Mur and her team found that readily nameable parts of objects, such as 'eye,' ‘wheel,' and 'face,' can account for variance in human neural dynamics over and above what deep learning can deliver.

"This discovery provides clues about what neural networks are failing to understand in images, namely visual features that are indicative of ecologically relevant object categories such as faces and animals," said Mur. 

"We suggest that neural networks can be improved as models of the brain by giving them a more human-like learning experience, like a training regime that more strongly emphasizes behavioral pressures that humans are subjected to during development."

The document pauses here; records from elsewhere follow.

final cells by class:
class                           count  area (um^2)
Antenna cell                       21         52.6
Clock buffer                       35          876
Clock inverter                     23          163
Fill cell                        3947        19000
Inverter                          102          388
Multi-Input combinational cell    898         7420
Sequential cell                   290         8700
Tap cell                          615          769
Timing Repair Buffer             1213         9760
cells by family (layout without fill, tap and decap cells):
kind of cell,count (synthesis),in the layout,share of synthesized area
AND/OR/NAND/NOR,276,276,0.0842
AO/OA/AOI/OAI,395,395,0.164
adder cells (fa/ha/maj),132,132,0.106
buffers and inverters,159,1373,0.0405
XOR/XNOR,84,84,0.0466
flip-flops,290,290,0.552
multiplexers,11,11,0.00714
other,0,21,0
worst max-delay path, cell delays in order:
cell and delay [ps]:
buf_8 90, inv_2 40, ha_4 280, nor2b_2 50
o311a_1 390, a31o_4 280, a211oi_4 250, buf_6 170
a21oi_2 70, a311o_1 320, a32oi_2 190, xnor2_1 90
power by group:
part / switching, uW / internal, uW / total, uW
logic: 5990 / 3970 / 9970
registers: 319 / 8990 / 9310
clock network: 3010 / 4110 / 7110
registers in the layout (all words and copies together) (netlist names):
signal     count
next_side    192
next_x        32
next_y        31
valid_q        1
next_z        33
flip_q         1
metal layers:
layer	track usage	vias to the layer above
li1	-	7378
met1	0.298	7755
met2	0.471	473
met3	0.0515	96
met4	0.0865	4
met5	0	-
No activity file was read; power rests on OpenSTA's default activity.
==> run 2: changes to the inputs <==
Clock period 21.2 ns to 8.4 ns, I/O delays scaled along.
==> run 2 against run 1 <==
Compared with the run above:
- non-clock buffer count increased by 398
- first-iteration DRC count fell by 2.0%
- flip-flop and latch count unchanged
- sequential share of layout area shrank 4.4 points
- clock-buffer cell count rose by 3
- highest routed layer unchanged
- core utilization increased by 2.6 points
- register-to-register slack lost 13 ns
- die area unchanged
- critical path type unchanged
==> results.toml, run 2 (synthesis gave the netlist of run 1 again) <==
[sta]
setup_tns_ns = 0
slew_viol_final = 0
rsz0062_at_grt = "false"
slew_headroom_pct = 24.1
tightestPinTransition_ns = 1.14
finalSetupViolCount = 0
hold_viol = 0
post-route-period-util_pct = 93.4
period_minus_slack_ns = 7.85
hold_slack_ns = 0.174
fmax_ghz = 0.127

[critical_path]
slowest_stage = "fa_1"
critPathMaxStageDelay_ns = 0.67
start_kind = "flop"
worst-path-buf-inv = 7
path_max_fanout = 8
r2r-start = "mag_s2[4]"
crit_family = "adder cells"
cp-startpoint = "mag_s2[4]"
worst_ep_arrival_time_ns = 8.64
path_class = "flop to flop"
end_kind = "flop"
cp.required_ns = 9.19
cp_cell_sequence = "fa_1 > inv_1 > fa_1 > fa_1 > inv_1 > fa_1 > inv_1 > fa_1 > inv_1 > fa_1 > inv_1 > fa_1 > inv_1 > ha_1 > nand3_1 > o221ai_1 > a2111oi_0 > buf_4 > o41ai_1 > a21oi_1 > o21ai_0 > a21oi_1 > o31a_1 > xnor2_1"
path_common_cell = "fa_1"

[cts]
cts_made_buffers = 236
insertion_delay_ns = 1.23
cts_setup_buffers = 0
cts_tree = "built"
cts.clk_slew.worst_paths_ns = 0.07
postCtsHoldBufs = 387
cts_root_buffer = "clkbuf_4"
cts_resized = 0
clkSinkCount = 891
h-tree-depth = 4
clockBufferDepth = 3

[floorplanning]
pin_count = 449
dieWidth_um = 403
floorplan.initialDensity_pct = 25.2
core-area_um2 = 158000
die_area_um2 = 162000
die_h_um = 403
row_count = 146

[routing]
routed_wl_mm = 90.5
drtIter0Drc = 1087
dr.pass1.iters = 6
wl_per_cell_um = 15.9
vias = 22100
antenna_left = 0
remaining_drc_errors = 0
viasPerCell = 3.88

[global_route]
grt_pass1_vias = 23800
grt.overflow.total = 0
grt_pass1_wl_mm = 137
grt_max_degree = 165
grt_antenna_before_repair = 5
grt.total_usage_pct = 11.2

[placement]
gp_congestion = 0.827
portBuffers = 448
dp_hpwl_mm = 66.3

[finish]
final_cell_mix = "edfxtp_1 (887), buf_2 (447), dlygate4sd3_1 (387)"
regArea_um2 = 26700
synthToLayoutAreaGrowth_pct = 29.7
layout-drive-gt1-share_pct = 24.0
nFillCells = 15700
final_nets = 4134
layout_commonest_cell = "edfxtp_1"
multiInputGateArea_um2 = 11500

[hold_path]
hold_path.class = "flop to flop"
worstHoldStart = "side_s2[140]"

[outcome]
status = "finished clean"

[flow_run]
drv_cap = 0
$ cat src/hw/rtl/csa_pkg.sv
// Shared types and constants for the curvature steering angle unit.
// No dependencies.
`default_nettype none
package csa_pkg;
   localparam int SAMPLE_W   = 8;
   localparam int ERR_W      = 9;
   localparam int ROOT_ARG_W = 17;
   localparam int SQRT_STEPS = 9;
   localparam int ROOT_W     = 8;
   localparam int PROD_W     = 24;
   localparam int AREA_W     = 12;
   localparam int GAIN_W     = 27;
   localparam int DGAIN_W    = 10;
   localparam int CENTER_W   = 16;
   localparam int THRESH_W   = 8;
   localparam int CSR_IDX_W  = 2;

   localparam logic [CSR_IDX_W-1:0] CSR_SERVO_CENTER = 2'd0;
   localparam logic [CSR_IDX_W-1:0] CSR_STRAIGHT_TH  = 2'd1;
   localparam logic [CSR_IDX_W-1:0] CSR_BEND_TH      = 2'd2;
   localparam logic [CSR_IDX_W-1:0] CSR_DERIV_GAIN   = 2'd3;

   typedef enum logic [1:0] {
      GAIN_X1P5 = 2'd0,
      GAIN_X3   = 2'd1,
      GAIN_X4P5 = 2'd2
   } gain_sel_type;

   typedef struct packed {
      logic signed [ERR_W-1:0] err;
      logic signed [ERR_W-1:0] err_prev;
      gain_sel_type            gsel;
      logic [AREA_W-1:0]       area;
   } side_type;
endpackage
`default_nettype wire

$ cat src/hw/rtl/csa_div_cell.sv
// One quotient bit of the restoring divider chain.
// Depends on csa_pkg.
`default_nettype none
module csa_div_cell import csa_pkg::*; #(
   parameter int BIT_IDX = 0
) (
   input  wire logic              clock,
   input  wire logic              en,
   input  wire logic [PROD_W-1:0] num_in,
   input  wire logic [AREA_W-1:0] den_in,
   input  wire logic [AREA_W-1:0] rem_in,
   input  wire logic [PROD_W-1:0] quo_in,
   output logic      [PROD_W-1:0] num_ff,
   output logic      [AREA_W-1:0] den_ff,
   output logic      [AREA_W-1:0] rem_ff,
   output logic      [PROD_W-1:0] quo_ff
);
   logic [AREA_W:0]   trial;
   logic [AREA_W-1:0] rem_in_n;
   logic [PROD_W-1:0] quo_in_n;

   always_comb begin
      trial    = {rem_in, num_in[BIT_IDX]};
      quo_in_n = quo_in;
      if (trial >= {1'b0, den_in}) begin
         rem_in_n          = AREA_W'(trial - {1'b0, den_in});
         quo_in_n[BIT_IDX] = 1'b1;
      end else begin
         rem_in_n = trial[AREA_W-1:0];
      end
   end

   always_ff @(posedge clock) begin
      if (en) begin
         num_ff <= num_in;
         den_ff <= den_in;
         rem_ff <= rem_in_n;
         quo_ff <= quo_in_n;
      end
   end
endmodule
`default_nettype wire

For instance, it's critical for humans to swiftly determine whether an object is an approaching animal or not and, if it is, to foresee its possible next steps. The efficacy of deep learning techniques to simulate human vision may be improved by incorporating these pressures during training.

The full study was published in JNeurosci on March 8 and can be found here.

Study abstract:

Deep neural networks (DNNs) are promising models of the cortical computations supporting human object recognition. However, despite their ability to explain a significant portion of variance in neural data, the agreement between models and brain representational dynamics is far from perfect. We address this issue by asking which representational features are currently unaccounted for in neural time series data, estimated for multiple areas of the ventral stream via source-reconstructed magnetoencephalography data acquired in human participants (nine females, six males) during object viewing. We focus on the ability of visuo-semantic models, consisting of human-generated labels of object features and categories, to explain variance beyond the explanatory power of DNNs alone. We report a gradual reversal in the relative importance of DNN versus visuo-semantic features as ventral-stream object representations unfold over space and time. Although lower-level visual areas are better explained by DNN features starting early in time (at 66 ms after stimulus onset), higher-level cortical dynamics are best accounted for by visuo-semantic features starting later in time (at 146 ms after stimulus onset). Among the visuo-semantic features, object parts and basic categories drive the advantage over DNNs. These results show that a significant component of the variance unexplained by DNNs in higher-level cortical dynamics is structured and can be explained by readily nameable aspects of the objects. We conclude that current DNNs fail to fully capture dynamic representations in higher-level human visual cortex and suggest a path toward more accurate models of ventral-stream computations.